The period of intensive training was drawing to a close. The finishing touches in the various departments that had come to be considered necessary in modern warfare had been given. With the "putting on the lacquer" the fighting spirit of the men had been sharpened to its keenest edge. They were all waiting impatiently for the order to "go up." The motives underlying that ardour of spirit varied with the temperament, disposition and education of the soldier. There were those who were eager to "go up" to prove themselves in that deadly struggle where their fellow Canadians had already won their right to stand as comrades in arms with the most famous fighting battalions of the British army. Others, again, there were in whose heart burned a deep passion to get into grips with those hellish fiends whose cruelties, practised upon defenceless women and children in that very district where they were camped, and upon wounded Canadians, had stirred Canada from Vancouver to Halifax with a desire for revenge.

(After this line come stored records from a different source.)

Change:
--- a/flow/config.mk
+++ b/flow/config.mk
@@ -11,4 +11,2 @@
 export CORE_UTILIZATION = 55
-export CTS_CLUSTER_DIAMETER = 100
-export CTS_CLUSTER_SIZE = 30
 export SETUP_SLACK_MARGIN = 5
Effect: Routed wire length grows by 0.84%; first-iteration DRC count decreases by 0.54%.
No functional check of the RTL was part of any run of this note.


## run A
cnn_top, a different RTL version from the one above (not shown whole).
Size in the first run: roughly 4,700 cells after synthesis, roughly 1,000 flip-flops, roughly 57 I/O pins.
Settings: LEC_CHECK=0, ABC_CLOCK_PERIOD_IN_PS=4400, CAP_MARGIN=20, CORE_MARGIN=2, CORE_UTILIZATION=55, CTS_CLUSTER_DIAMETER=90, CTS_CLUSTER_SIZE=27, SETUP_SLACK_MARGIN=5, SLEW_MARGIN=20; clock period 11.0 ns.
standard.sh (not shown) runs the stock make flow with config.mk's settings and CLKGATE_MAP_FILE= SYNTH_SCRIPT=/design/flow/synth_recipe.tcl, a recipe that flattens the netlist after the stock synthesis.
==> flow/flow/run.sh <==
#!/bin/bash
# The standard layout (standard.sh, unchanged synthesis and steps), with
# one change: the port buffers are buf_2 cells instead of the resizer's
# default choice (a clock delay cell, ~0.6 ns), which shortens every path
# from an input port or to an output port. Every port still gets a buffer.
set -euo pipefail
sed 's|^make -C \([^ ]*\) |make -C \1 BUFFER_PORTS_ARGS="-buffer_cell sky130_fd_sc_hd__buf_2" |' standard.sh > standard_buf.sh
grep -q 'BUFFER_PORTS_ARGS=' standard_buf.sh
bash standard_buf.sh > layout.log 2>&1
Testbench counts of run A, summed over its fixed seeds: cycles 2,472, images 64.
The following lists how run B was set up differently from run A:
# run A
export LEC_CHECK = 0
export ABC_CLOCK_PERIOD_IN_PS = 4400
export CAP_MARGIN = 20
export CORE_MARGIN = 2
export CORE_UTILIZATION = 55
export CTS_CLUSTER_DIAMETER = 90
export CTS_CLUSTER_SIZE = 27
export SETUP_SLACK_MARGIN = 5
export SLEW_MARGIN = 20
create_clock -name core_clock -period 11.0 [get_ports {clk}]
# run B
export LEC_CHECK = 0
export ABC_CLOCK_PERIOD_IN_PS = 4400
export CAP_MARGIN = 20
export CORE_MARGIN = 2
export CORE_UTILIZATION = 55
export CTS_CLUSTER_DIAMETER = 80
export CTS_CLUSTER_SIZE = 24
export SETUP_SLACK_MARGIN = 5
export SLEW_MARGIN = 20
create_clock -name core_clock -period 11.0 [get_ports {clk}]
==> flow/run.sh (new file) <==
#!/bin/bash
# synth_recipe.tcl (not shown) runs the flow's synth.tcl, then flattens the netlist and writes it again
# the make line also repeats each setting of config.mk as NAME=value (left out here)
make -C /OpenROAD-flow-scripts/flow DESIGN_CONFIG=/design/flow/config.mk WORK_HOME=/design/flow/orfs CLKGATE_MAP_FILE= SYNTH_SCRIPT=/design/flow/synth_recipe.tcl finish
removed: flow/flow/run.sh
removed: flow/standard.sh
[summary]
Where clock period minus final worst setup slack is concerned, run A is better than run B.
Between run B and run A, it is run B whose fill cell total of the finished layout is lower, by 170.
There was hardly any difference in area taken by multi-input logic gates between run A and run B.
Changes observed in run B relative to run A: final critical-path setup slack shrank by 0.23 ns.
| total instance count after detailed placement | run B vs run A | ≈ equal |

But, with the great majority there was little of the desire either for military glory or for revenge. Their country had laid upon them a duty for the discharge of which they had been preparing themselves for many months, and that duty they were ready to perform. More than that, they were eager to get at it and get done with it, no matter at what cost.

With all this, too, there was an underlying curiosity as to what the thing would be like "up there." Far down below all their feelings there lay an unanswered interrogation which no man dared to put to his comrade, and which indeed few men put to themselves. That interrogation was: "How shall I stand up under the test?"

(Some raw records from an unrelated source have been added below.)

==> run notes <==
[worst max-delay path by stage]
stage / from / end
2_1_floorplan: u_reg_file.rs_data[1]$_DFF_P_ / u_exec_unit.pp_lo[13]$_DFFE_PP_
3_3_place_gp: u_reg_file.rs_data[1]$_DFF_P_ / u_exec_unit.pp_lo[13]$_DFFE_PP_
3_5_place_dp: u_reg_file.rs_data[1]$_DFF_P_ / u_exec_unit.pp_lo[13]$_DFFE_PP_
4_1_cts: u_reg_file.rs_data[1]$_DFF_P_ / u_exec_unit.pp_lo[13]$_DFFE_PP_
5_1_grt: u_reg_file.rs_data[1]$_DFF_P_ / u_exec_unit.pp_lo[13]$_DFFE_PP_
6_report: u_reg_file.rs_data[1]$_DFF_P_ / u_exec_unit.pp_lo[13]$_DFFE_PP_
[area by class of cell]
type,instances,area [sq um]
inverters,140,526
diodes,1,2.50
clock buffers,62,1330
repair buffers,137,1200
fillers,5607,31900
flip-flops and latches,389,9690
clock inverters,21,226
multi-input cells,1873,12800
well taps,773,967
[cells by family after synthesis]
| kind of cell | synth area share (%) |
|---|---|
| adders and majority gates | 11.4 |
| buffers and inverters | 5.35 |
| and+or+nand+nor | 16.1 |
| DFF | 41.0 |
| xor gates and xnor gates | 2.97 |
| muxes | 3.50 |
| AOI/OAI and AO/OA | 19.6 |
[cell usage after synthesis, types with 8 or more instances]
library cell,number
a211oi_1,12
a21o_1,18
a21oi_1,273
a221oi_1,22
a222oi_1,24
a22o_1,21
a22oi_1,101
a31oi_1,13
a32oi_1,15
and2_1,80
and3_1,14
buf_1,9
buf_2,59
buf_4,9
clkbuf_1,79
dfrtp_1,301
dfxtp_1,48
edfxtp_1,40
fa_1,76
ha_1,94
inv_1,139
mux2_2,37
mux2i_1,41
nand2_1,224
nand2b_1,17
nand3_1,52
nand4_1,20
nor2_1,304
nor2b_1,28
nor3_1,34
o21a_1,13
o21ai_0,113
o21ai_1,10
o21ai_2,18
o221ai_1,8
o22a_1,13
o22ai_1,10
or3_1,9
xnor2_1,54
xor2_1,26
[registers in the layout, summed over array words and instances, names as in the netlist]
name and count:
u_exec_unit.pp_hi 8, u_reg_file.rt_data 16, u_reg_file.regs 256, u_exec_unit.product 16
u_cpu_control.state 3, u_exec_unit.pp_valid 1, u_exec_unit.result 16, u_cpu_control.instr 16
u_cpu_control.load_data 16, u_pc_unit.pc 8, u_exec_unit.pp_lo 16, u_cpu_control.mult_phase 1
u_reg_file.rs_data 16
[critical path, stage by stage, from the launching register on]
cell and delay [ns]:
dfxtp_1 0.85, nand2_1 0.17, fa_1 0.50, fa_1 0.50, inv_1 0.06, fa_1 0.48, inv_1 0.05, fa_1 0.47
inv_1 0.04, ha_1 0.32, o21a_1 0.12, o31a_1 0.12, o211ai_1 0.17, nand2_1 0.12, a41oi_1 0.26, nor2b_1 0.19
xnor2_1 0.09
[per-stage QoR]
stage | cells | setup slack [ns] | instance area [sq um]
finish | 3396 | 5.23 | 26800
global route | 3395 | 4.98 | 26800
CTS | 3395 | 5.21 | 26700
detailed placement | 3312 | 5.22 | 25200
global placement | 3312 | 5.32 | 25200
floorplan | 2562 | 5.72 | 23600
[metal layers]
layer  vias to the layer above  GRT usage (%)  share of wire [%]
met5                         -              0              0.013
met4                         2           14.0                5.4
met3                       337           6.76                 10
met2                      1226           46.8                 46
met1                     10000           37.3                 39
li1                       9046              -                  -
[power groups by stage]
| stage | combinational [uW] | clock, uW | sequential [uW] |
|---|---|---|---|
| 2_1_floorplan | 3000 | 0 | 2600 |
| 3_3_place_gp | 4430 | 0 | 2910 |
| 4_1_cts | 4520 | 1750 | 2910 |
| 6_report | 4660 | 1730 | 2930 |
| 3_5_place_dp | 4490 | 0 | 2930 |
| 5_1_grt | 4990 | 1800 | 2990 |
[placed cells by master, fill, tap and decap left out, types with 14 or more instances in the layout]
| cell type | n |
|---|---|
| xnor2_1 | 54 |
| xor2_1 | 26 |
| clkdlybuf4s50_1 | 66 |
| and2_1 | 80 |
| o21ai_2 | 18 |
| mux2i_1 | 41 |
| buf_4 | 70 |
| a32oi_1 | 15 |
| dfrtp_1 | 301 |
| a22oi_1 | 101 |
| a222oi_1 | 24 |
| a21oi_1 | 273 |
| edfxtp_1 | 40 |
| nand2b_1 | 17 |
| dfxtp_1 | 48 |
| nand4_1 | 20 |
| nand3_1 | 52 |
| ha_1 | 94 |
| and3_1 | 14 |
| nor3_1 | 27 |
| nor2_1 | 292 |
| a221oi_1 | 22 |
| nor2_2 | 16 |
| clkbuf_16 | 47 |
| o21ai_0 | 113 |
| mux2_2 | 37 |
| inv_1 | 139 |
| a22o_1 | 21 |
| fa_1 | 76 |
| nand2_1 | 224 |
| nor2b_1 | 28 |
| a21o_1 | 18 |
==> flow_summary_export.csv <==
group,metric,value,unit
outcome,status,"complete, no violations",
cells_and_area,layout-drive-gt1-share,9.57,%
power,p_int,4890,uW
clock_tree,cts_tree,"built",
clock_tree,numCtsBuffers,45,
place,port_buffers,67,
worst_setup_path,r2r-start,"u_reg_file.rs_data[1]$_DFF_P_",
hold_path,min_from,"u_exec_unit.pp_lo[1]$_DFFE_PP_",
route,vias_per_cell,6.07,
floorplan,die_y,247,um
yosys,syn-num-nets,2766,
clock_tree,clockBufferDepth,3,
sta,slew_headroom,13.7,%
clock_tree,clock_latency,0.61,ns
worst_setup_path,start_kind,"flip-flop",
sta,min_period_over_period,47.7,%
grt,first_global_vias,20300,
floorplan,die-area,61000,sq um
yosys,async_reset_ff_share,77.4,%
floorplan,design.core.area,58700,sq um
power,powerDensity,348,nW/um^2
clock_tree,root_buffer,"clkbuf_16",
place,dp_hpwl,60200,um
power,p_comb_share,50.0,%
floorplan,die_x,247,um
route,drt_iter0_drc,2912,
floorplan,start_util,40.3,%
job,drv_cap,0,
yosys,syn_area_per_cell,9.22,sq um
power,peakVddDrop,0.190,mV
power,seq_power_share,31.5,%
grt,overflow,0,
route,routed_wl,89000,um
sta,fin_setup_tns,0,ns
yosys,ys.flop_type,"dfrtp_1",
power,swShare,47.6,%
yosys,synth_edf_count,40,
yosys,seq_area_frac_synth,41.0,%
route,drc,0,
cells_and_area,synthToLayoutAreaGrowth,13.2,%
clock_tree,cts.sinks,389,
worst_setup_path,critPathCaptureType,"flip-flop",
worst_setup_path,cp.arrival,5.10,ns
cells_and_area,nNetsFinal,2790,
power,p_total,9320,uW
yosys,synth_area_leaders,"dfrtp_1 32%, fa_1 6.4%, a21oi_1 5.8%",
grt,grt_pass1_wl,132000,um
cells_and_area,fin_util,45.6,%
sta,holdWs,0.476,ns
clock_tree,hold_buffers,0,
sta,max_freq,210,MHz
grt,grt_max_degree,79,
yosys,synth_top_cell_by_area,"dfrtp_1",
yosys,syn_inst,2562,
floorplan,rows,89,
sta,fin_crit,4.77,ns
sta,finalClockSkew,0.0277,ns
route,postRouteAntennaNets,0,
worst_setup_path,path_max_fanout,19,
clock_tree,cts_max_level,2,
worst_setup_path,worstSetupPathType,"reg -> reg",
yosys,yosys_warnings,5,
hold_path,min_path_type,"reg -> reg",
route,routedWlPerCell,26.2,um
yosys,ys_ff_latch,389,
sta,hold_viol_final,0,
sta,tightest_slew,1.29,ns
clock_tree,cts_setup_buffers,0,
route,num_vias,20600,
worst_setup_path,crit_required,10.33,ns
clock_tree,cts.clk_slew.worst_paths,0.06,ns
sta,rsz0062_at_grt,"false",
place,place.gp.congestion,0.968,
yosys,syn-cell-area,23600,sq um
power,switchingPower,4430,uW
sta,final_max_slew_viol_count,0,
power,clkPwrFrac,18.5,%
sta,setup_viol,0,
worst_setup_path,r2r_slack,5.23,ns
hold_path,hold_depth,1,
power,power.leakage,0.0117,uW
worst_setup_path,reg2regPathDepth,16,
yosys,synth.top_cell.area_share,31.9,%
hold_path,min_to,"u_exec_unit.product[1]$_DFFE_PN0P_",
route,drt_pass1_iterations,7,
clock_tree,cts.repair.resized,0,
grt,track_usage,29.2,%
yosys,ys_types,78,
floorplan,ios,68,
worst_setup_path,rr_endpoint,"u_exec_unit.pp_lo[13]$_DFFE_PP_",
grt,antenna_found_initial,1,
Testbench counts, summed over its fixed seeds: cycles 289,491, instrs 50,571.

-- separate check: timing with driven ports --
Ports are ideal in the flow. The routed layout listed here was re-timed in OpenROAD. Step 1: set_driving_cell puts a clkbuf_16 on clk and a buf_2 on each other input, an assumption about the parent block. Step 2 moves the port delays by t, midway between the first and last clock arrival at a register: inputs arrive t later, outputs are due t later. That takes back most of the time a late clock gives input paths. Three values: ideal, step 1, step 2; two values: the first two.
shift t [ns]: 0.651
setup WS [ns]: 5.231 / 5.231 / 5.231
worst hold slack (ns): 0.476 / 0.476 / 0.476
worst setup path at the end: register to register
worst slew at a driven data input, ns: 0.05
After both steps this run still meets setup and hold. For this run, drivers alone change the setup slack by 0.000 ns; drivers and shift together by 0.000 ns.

The camp was overrun with rumours from returning battalions of the appalling horrors of the front line. Ever since that fateful 22nd of April, 1915, that day of tragedy and of glory for the Canadian army, and for the Canadian people, the Ypres salient, the point of honour on the western front from Dixmude to Verdun, had been given into the keeping of the Canadian army. During those long and terrible months, in the face of a continued bombardment and of successive counter-attacks, with the line growing thinner, week by week, hacked up by woefully inadequate artillery, the Canadian army had held on with the grim tenacity of death itself. There was nothing that they could do but hold on. To push the salient deeper into the enemy lines would only emphasise the difficulty and danger of their position. The role assigned them was that of simply holding steady with what ultimate objective in view no one seemed to know.

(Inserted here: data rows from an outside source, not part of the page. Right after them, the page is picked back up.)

What follows belongs to an exercise in optimizing a design on an open flow for small area; a production flow would make more cautious choices. Only simulation tests tie the RTL to the original design; equivalence was not proved. Power figures rest on the tool's default switching activity, not on a simulated workload.

==> flow/design.v (excerpt) <==
module branch_predictor
#(
  parameter int BP_ENTRIES = branch_predictor_pkg::BP_DEFAULT_ENTRIES
) (
  input  logic        clk,
  input  logic        rst_n,
  input  logic [31:0] if_pc,
  output logic        pred_taken,
  output logic [31:0] pred_target,
  input  logic        upd_valid,
  input  logic [31:0] upd_pc,
  input  logic        upd_taken,
  input  logic [31:0] upd_target,
  input  logic        upd_pred_taken,
  input  logic [31:0] upd_pred_target,
  output logic        redirect_valid,
  output logic [31:0] redirect_pc,
  output logic [31:0] stat_branches,
  output logic [31:0] stat_mispredicts
);
Settings: LEC_CHECK=0, ABC_AREA=1, CAP_MARGIN=10, CORE_MARGIN=2, CORE_UTILIZATION=55, SETUP_SLACK_MARGIN=0.2, SLEW_MARGIN=10; clock period 9.0 ns.
standard.sh (not shown) runs the stock make flow with config.mk's settings and CLKGATE_MAP_FILE= SYNTH_SCRIPT=/design/flow/synth_recipe.tcl, a recipe that flattens the netlist after the stock synthesis.
==> flow/flow/run.sh <==
#!/bin/bash
# Own layout flow: the standard flow, with three changes that only affect
# how the layout is built:
#  1. synthesis uses an area-oriented ABC mapping script (flow/abc_area.script)
#     in place of ORFS's; everything before ABC (incl. flip-flop mapping) and
#     after it is ORFS's/the standard synthesis, so registers are unchanged;
#  2. port buffers are sky130_fd_sc_hd__buf_1 instead of the default choice;
#  3. CTS uses smaller clock buffers, larger sink clusters and no dummy loads.
set -euo pipefail
W=$(pwd)
rm -rf "$W/scripts_area"
cp -r "$FLOW_HOME/scripts" "$W/scripts_area"
cp "$W/flow/abc_area.script" "$W/scripts_area/abc_area.script"
SCRIPTS_DIR="$W/scripts_area" bash "$W/standard.sh" synth > "$W/synth.log" 2>&1
export BUFFER_PORTS_ARGS="-buffer_cell sky130_fd_sc_hd__buf_1"
export CTS_ARGS="-sink_clustering_enable -repair_clock_nets -dont_use_dummy_load -buf_list sky130_fd_sc_hd__clkbuf_16 -sink_clustering_size 20 -sink_clustering_max_diameter 60"
bash "$W/standard.sh" > "$W/layout.log" 2>&1
==> flow/flow/abc_area.script <==
strash
ifraig
dc2
strash
&get -n
&st
&dch -f
&nf -a -F 5 -A 5
&put
==> next run, changes <==
--- a/flow/flow/run.sh
+++ b/flow/flow/run.sh
@@ -14,4 +14,4 @@
 SCRIPTS_DIR="$W/scripts_area" bash "$W/standard.sh" synth > "$W/synth.log" 2>&1
 export BUFFER_PORTS_ARGS="-buffer_cell sky130_fd_sc_hd__buf_1"
-export CTS_ARGS="-sink_clustering_enable -repair_clock_nets -dont_use_dummy_load -buf_list sky130_fd_sc_hd__clkbuf_16 -sink_clustering_size 20 -sink_clustering_max_diameter 60"
+export CTS_ARGS="-sink_clustering_enable -repair_clock_nets -dont_use_dummy_load -root_buf sky130_fd_sc_hd__clkbuf_16 -buf_list sky130_fd_sc_hd__clkbuf_8 -sink_clustering_size 14 -sink_clustering_max_diameter 50"
 bash "$W/standard.sh" > "$W/layout.log" 2>&1
- CAP_MARGIN: 10 -> 20
- SLEW_MARGIN: 10 -> 20
After rerunning:
- The changed run ran to the end with no violations
- clock skew went down by 0.0047 ns
- total power came out lower by a few percent
- via count grows slightly
- fmax shrinks slightly
- sequential share of layout area increases by 0.29 points
- setup slack got worse by 0.15 ns
- combinational power stays flat
- sequential cell count is unchanged
- final area fell slightly
- register-to-register slack gets better by 0.10 ns

---

The RTL this note starts from:
==> flow/design.v <==
package branch_predictor_pkg;
  localparam int BP_cnt_len = 2;
  localparam int BP_DEFAULT_ENTRIES = 16;
  typedef enum logic [BP_cnt_len-1:0] {
    BP_SN = 2'b00,
    BP_WN = 2'b01,
    BP_WT = 2'b10,
    BP_ST = 2'b11
  } bp_cnt_e;
endpackage
module bp_sat_counter (
  input  logic [branch_predictor_pkg::BP_cnt_len-1:0] cnt,
  input  logic                                        taken,
  output logic [branch_predictor_pkg::BP_cnt_len-1:0] cnt_next
);
  always_comb begin
    cnt_next = cnt;
    if (taken) begin
      if (cnt != branch_predictor_pkg::BP_ST) cnt_next = cnt + 2'd1;
    end else begin
      if (cnt != branch_predictor_pkg::BP_SN) cnt_next = cnt - 2'd1;
    end
  end
endmodule
module branch_predictor
#(
  parameter int BP_ENTRIES = branch_predictor_pkg::BP_DEFAULT_ENTRIES
) (
  input  logic        clk,
  input  logic        rst_n,
  input  logic [31:0] if_pc,
  output logic        pred_taken,
  output logic [31:0] pred_target,
  input  logic        upd_valid,
  input  logic [31:0] upd_pc,
  input  logic        upd_taken,
  input  logic [31:0] upd_target,
  input  logic        upd_pred_taken,
  input  logic [31:0] upd_pred_target,
  output logic        redirect_valid,
  output logic [31:0] redirect_pc,
  output logic [31:0] stat_branches,
  output logic [31:0] stat_mispredicts
);
  localparam int IDX   = $clog2(BP_ENTRIES);
  localparam int TAG_W = 30 - IDX;
  logic             valid_q  [BP_ENTRIES];
  logic             c1_q     [BP_ENTRIES];    
  logic             c0_q     [BP_ENTRIES];    
  logic [TAG_W-1:0] tag_q    [BP_ENTRIES];
  logic [31:0]      target_q [BP_ENTRIES];
  logic [IDX-1:0]   rd_idx;
  logic [TAG_W-1:0] rd_tag;
  logic [IDX-1:0]   up_idx;
  logic [TAG_W-1:0] up_tag;
  logic             up_hit;
  logic             mispredict_p0;
  logic             unused_pc_lsbs;
  assign unused_pc_lsbs = &{1'b0, if_pc[1:0]};
  assign rd_idx = if_pc[IDX+1:2];
  assign rd_tag = if_pc[31:IDX+2];
  assign up_idx = upd_pc[IDX+1:2];
  assign up_tag = upd_pc[31:IDX+2];
  assign pred_taken  = c1_q[rd_idx] && (tag_q[rd_idx] == rd_tag);
  assign pred_target = pred_taken ? target_q[rd_idx] : 32'd0;
  assign up_hit        = valid_q[up_idx] && (tag_q[up_idx] == up_tag);
  assign mispredict_p0 = upd_valid &&
                         ((upd_taken != upd_pred_taken) ||
                          (upd_taken && (upd_target != upd_pred_target)));
  logic [1:0] up_cnt, up_cnt_next, wr_cnt_val;
  assign up_cnt = {c1_q[up_idx], c0_q[up_idx]};
  bp_sat_counter u_sat_counter (
    .cnt      (up_cnt),
    .taken    (upd_taken),
    .cnt_next (up_cnt_next)
  );
  assign wr_cnt_val = up_hit ? up_cnt_next : 2'b10;
  for (genvar i = 0; i < BP_ENTRIES; i++) begin : g_ent
    logic sel, wr_tt, wr_cnt;
    assign sel    = upd_valid && (up_idx == i[IDX-1:0]);
    assign wr_tt  = sel && upd_taken;
    assign wr_cnt = sel && (up_hit || upd_taken);
    always_ff @(posedge clk or negedge rst_n) begin
      if (!rst_n) begin
        valid_q[i] <= 1'b0;
        c1_q[i]    <= 1'b0;
      end else begin
        if (wr_tt) valid_q[i] <= 1'b1;
        if (wr_cnt) c1_q[i] <= wr_cnt_val[1];
      end
    end
    always_ff @(posedge clk) begin
      if (wr_cnt) c0_q[i] <= wr_cnt_val[0];
      if (wr_tt) begin
        tag_q[i]    <= up_tag;
        target_q[i] <= upd_target;
      end
    end
  end
  always_ff @(posedge clk or negedge rst_n) begin
    if (!rst_n) begin
      redirect_valid <= 1'b0;
      redirect_pc    <= 32'd0;
    end else begin
      redirect_valid <= mispredict_p0;
      if (mispredict_p0)
        redirect_pc <= upd_taken ? upd_target : {upd_pc[31:3] + 29'd1, upd_pc[2:0]};
    end
  end
  always_ff @(posedge clk or negedge rst_n) begin
    if (!rst_n) begin
      stat_branches    <= 32'd0;
      stat_mispredicts <= 32'd0;
    end else begin
      if (upd_valid && !(&stat_branches))       stat_branches    <= stat_branches + 32'd1;
      if (mispredict_p0 && !(&stat_mispredicts)) stat_mispredicts <= stat_mispredicts + 32'd1;
    end
  end
endmodule
clock: 9.0 ns
lec_check: 0
abc_area: 1
cap_margin: 20
core_margin: 2
core_utilization: 55
setup_slack_margin: 0.2
slew_margin: 20
==> flow/flow/run.sh <==
#!/bin/bash
# Own layout flow: the standard flow, with three changes that only affect
# how the layout is built:
#  1. synthesis uses an area-oriented ABC mapping script (flow/abc_area.script)
#     in place of ORFS's; everything before ABC (incl. flip-flop mapping) and
#     after it is ORFS's/the standard synthesis, so registers are unchanged;
#  2. port buffers are sky130_fd_sc_hd__buf_1 instead of the default choice;
#  3. CTS uses smaller clock buffers, larger sink clusters and no dummy loads.
set -euo pipefail
W=$(pwd)
rm -rf "$W/scripts_area"
cp -r "$FLOW_HOME/scripts" "$W/scripts_area"
cp "$W/flow/abc_area.script" "$W/scripts_area/abc_area.script"
SCRIPTS_DIR="$W/scripts_area" bash "$W/standard.sh" synth > "$W/synth.log" 2>&1
export BUFFER_PORTS_ARGS="-buffer_cell sky130_fd_sc_hd__buf_1"
export CTS_ARGS="-sink_clustering_enable -repair_clock_nets -dont_use_dummy_load -root_buf sky130_fd_sc_hd__clkbuf_16 -buf_list sky130_fd_sc_hd__clkbuf_8 -sink_clustering_size 18 -sink_clustering_max_diameter 80"
bash "$W/standard.sh" > "$W/layout.log" 2>&1
Scripts as last shown in full above: flow/flow/abc_area.script
Change:
--- a/flow/flow/run.sh
+++ b/flow/flow/run.sh
@@ -14,4 +14,4 @@
 SCRIPTS_DIR="$W/scripts_area" bash "$W/standard.sh" synth > "$W/synth.log" 2>&1
 export BUFFER_PORTS_ARGS="-buffer_cell sky130_fd_sc_hd__buf_1"
-export CTS_ARGS="-sink_clustering_enable -repair_clock_nets -dont_use_dummy_load -root_buf sky130_fd_sc_hd__clkbuf_16 -buf_list sky130_fd_sc_hd__clkbuf_8 -sink_clustering_size 18 -sink_clustering_max_diameter 80"
+export CTS_ARGS="-sink_clustering_enable -repair_clock_nets -dont_use_dummy_load -root_buf sky130_fd_sc_hd__clkbuf_16 -buf_list sky130_fd_sc_hd__clkbuf_8 -sink_clustering_size 14 -sink_clustering_max_diameter 50"
 bash "$W/standard.sh" > "$W/layout.log" 2>&1
=>
- The changed run passed the timing, DRC and antenna checks
- setup slack improves by 4.0 ps
- non-clock buffer count is unchanged
- wire length is higher by 0.51%

afterwards: timing with drivers on the ports:
Ports are ideal in the flow. The routed layouts listed here were re-timed in OpenROAD. Step 1 sets driving cells, clkbuf_16 on the clock port and buf_2 on the other inputs (assumed; they add their load-dependent delay and slew). Step 2 also shifts input and output timing later by t, the mid clock arrival at the registers, as if the neighbouring blocks saw the same clock. Three values: ideal, step 1, step 2; two values: the first two.
| run | t (ns) | setup slack, ns | worst setup path after step 2 | latest minus earliest clock arrival (ns) |
|---|---|---|---|---|
| the first run of note 1 | 0.693 | 0.456 / 0.344 / 0.344 | input to output | 0.064 / 0.064 |
| the second run of note 1 | 0.696 | 0.307 / 0.191 / 0.191 | input to output | 0.064 / 0.064 |
| the first run of note 2 | 0.672 | 0.681 / 0.568 / 0.568 | input to output | 0.053 / 0.054 |
| the second run of note 2 | 0.686 | 0.685 / 0.568 / 0.568 | input to output | 0.073 / 0.073 |
After both steps setup and hold are still met in every run listed. The setup slack of the second run of note 2, which loses most, moves by -0.117 ns with the drivers and by -0.117 ns with both steps.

Week by week, and month after month, the Canadian battalions had moved up into the salient, had done their "tours," building up their obliterated parapets, digging out their choked-up water-courses, revetting their crumbling trenches, and rebuilding their flimsy dugouts, and then returning to their reserve lines, always leaving behind them in hastily dug graves over the parados of their trenches, or in the little improvised cemeteries by Hooge, or Maple Copse or Hill 60, a few more of their comrades, and ever sending down the line their maimed and broken to be refitted for war or discharged again to civilian life. It was altogether a ghastly business, a kind of warfare calling for an endurance of the finest temper and a courage of the highest quality.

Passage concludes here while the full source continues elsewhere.